▶ **REQUIREMENT**
How do the records below read from their first line through the line containing "Area of the"? Write those lines out exactly.

▶ **DATASET EXTRACT**
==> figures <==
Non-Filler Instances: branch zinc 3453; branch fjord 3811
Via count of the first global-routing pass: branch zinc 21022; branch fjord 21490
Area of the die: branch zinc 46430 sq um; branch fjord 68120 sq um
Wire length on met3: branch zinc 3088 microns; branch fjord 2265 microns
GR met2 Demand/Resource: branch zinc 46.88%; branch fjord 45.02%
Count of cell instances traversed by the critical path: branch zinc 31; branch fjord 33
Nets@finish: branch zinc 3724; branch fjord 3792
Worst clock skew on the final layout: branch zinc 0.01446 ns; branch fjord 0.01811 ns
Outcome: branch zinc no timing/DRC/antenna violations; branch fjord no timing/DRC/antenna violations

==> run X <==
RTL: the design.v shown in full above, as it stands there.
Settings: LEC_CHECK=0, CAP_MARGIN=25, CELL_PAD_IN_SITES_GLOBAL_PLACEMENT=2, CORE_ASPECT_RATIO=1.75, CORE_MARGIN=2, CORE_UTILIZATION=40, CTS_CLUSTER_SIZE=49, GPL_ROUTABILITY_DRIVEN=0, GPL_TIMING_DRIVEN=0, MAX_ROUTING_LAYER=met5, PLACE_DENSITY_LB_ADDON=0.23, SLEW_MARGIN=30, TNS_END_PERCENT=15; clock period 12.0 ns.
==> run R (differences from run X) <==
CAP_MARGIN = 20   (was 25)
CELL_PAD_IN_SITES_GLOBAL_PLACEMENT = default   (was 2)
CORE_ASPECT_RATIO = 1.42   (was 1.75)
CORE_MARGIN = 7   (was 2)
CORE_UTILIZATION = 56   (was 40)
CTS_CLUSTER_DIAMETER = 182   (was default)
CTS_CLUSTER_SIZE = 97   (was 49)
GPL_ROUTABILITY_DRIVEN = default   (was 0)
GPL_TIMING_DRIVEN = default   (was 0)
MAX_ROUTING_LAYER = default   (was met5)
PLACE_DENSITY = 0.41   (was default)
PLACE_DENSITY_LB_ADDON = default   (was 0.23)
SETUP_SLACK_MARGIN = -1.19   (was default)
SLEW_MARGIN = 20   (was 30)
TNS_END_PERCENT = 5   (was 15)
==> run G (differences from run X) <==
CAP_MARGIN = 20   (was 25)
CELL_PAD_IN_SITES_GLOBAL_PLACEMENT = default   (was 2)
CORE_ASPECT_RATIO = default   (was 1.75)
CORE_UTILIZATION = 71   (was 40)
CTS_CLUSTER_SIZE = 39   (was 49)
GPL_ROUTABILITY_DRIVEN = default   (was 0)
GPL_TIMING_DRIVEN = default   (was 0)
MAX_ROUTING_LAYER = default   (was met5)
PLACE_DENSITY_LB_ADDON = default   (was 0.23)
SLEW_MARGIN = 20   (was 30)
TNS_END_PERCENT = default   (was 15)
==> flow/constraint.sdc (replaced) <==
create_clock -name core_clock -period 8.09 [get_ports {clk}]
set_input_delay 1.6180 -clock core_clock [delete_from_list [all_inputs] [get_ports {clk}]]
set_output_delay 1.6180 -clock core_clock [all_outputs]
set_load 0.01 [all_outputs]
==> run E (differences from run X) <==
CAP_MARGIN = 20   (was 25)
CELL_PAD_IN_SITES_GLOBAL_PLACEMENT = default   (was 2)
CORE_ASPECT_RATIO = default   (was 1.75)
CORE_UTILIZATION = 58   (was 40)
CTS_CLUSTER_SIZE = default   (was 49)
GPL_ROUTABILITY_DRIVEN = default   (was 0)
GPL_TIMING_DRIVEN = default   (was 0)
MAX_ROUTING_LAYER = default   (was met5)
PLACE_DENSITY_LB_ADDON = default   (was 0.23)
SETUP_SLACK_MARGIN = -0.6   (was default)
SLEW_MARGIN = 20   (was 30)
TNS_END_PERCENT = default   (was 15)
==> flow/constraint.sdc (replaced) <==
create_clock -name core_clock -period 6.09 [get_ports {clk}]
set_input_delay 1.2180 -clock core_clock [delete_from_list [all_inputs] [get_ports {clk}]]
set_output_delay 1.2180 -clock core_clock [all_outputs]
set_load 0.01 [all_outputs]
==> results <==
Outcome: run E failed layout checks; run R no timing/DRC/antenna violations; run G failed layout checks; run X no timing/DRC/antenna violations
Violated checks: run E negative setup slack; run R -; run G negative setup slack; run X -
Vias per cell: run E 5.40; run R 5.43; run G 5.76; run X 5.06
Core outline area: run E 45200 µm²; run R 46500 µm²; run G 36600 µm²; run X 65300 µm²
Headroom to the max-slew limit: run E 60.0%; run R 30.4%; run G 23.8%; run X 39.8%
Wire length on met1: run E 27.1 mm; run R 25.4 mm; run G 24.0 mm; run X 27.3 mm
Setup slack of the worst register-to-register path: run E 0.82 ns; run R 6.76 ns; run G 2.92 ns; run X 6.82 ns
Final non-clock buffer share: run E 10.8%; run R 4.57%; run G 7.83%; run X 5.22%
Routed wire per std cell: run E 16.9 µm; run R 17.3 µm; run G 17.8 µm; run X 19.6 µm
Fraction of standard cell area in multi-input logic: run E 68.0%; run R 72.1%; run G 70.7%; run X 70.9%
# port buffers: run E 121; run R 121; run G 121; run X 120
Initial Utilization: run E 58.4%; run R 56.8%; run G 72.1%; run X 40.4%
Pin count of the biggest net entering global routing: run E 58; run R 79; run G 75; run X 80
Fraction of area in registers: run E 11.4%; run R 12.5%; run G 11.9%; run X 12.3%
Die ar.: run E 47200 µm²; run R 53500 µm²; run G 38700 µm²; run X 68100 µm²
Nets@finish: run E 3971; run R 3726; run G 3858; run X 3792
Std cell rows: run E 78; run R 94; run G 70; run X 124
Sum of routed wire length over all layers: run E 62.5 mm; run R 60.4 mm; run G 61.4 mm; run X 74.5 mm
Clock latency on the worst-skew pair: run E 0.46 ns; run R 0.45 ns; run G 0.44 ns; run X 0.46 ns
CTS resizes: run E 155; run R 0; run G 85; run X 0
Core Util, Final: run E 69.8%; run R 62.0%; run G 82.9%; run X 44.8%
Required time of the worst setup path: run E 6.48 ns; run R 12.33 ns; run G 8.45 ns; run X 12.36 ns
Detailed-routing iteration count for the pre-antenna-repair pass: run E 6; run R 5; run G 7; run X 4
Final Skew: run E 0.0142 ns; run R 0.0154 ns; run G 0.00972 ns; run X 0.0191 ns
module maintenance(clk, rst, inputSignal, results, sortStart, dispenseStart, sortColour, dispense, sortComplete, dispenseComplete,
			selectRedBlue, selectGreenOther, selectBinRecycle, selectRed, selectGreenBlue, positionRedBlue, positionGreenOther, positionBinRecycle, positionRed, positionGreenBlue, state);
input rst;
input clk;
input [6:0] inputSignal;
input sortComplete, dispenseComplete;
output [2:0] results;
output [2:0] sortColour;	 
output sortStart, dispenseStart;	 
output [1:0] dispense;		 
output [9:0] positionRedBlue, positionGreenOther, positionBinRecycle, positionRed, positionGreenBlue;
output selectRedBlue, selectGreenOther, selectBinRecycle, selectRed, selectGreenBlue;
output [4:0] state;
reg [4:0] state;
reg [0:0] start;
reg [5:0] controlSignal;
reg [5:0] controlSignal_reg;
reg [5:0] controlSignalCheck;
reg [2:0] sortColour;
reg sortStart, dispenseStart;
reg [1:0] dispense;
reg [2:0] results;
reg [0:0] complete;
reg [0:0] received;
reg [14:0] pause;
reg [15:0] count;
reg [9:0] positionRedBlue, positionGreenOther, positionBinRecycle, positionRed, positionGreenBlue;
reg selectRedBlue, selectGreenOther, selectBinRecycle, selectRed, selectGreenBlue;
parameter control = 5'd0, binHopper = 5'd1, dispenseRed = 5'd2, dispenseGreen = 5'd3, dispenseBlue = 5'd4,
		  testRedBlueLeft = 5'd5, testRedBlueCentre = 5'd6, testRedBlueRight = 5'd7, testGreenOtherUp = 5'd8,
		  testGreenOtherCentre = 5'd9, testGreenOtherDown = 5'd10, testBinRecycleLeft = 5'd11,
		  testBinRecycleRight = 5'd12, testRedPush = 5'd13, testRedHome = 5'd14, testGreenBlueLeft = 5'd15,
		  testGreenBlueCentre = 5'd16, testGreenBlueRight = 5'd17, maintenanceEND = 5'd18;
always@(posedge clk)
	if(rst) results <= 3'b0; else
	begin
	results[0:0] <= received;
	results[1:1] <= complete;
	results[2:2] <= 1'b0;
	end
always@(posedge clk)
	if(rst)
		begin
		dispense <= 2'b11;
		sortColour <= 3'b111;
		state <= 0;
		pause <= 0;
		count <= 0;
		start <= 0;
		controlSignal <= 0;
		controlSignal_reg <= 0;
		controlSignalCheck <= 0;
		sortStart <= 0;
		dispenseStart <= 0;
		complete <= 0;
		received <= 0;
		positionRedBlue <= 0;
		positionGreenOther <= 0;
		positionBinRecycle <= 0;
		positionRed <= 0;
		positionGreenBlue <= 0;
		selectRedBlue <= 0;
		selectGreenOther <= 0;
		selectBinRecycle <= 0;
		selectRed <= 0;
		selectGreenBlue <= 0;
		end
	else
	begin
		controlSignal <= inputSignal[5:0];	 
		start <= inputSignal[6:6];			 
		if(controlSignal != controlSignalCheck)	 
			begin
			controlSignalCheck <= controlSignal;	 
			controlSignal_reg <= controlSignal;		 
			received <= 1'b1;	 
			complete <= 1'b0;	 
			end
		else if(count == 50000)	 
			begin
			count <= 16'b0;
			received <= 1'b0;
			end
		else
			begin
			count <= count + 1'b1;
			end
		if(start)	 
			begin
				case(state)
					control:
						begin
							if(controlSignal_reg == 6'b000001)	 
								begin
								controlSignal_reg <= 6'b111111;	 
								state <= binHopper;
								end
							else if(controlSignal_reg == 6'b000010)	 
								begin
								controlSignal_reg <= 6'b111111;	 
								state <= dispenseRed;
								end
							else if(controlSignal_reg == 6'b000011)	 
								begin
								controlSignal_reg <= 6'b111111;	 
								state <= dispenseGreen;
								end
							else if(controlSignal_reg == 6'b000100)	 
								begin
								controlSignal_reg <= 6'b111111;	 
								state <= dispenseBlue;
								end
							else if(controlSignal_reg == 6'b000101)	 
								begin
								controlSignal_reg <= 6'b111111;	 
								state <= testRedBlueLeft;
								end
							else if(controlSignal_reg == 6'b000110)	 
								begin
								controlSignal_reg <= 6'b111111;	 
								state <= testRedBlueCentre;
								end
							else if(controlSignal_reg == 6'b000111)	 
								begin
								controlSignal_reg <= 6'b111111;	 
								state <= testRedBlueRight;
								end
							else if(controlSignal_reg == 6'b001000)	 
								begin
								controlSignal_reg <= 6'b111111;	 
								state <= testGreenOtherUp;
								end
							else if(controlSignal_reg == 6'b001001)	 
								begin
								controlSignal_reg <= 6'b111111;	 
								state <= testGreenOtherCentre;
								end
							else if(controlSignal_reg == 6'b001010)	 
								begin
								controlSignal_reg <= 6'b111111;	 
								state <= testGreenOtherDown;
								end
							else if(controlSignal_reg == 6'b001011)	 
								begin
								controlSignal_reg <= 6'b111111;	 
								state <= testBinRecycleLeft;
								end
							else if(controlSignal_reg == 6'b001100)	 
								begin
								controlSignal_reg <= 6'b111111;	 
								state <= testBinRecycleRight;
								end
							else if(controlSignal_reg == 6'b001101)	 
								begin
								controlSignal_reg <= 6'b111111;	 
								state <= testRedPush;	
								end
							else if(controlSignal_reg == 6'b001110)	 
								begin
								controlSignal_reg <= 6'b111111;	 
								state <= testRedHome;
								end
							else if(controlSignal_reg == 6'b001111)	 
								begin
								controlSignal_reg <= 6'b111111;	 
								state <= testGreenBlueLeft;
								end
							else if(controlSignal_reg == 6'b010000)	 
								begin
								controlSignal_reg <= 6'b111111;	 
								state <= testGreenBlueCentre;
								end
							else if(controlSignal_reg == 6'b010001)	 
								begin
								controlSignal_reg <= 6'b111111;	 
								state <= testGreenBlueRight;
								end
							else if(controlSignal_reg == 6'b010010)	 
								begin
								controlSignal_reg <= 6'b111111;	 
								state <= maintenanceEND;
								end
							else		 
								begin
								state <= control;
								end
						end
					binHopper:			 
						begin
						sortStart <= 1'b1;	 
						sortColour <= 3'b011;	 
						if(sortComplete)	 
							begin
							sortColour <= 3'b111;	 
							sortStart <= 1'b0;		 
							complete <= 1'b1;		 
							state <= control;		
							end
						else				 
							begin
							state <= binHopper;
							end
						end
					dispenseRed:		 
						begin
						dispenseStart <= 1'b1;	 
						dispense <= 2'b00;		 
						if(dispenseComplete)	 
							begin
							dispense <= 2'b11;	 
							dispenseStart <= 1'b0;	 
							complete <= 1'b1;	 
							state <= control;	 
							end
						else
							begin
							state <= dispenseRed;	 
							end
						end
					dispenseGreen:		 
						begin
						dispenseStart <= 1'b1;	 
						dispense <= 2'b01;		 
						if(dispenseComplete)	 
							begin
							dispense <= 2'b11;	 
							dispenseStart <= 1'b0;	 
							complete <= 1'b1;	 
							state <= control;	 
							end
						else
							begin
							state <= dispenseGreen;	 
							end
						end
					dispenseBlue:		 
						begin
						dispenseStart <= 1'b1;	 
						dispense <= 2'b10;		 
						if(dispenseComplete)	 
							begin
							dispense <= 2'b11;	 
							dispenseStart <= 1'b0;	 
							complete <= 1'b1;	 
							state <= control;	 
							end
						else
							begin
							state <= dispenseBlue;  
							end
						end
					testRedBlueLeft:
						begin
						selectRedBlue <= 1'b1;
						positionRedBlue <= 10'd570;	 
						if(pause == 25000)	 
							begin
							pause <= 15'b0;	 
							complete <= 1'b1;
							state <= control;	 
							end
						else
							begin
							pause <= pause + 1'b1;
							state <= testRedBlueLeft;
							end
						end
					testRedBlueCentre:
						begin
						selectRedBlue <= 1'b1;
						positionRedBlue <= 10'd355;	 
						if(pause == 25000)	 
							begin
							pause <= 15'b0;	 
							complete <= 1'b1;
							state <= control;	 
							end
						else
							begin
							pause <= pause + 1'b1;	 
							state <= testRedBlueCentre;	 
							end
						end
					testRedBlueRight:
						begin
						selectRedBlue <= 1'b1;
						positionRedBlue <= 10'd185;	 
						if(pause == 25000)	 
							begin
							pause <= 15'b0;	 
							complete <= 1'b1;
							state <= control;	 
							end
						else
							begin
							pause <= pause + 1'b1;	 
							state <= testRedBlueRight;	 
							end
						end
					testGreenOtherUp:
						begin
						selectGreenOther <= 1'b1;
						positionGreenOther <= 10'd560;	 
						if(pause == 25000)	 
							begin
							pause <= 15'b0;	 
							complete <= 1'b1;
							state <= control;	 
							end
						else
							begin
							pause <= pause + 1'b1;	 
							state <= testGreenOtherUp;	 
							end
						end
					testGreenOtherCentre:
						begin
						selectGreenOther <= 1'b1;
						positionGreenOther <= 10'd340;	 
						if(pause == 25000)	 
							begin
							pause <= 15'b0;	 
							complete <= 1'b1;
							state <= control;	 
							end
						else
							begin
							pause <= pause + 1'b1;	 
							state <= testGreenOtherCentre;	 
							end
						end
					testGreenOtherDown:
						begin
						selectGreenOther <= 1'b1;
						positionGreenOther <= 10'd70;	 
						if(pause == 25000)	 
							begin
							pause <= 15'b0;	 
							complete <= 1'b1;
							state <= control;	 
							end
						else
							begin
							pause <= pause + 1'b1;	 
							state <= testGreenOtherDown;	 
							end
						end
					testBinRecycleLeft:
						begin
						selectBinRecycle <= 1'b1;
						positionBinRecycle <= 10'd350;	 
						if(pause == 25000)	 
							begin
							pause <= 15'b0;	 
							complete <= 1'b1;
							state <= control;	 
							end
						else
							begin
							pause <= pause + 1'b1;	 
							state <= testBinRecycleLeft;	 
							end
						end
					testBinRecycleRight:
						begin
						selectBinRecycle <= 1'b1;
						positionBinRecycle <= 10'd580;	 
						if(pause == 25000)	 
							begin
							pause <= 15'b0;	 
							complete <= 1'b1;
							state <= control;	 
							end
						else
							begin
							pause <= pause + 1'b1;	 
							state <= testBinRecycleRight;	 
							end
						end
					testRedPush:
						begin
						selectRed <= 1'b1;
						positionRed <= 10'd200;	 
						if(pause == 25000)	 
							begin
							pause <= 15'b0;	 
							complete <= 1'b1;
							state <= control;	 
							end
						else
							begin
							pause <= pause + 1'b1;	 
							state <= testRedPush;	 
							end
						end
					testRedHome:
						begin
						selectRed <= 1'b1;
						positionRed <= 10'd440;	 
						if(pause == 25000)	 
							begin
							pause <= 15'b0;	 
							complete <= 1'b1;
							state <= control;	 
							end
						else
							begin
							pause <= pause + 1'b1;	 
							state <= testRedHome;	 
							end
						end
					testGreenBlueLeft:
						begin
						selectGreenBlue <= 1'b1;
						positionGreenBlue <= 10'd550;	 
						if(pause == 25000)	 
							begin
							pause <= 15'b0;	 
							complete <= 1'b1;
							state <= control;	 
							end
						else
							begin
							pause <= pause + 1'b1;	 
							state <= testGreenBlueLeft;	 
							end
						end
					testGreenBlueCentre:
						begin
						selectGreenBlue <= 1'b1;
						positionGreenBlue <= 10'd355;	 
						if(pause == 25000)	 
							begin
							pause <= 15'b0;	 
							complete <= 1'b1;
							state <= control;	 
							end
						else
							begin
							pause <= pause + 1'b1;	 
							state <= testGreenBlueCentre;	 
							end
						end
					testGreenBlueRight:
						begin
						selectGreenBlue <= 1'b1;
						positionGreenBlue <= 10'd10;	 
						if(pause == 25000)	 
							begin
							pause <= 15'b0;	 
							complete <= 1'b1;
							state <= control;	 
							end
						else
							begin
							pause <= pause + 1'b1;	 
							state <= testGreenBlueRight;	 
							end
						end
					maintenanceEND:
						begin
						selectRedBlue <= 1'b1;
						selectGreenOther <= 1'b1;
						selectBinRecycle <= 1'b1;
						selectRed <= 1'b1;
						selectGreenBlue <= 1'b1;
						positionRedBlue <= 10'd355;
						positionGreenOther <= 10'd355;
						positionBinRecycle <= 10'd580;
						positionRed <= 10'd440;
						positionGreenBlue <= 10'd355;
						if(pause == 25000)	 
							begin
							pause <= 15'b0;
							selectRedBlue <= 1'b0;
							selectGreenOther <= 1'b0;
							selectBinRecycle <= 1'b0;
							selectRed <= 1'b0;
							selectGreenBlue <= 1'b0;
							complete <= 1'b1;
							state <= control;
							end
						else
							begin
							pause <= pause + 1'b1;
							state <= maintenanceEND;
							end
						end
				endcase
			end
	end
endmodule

▶ **WRITTEN ANSWER**
==> figures <==
Non-Filler Instances: branch zinc 3453; branch fjord 3811
Via count of the first global-routing pass: branch zinc 21022; branch fjord 21490
Area of the die: branch zinc 46430 sq um; branch fjord 68120 sq um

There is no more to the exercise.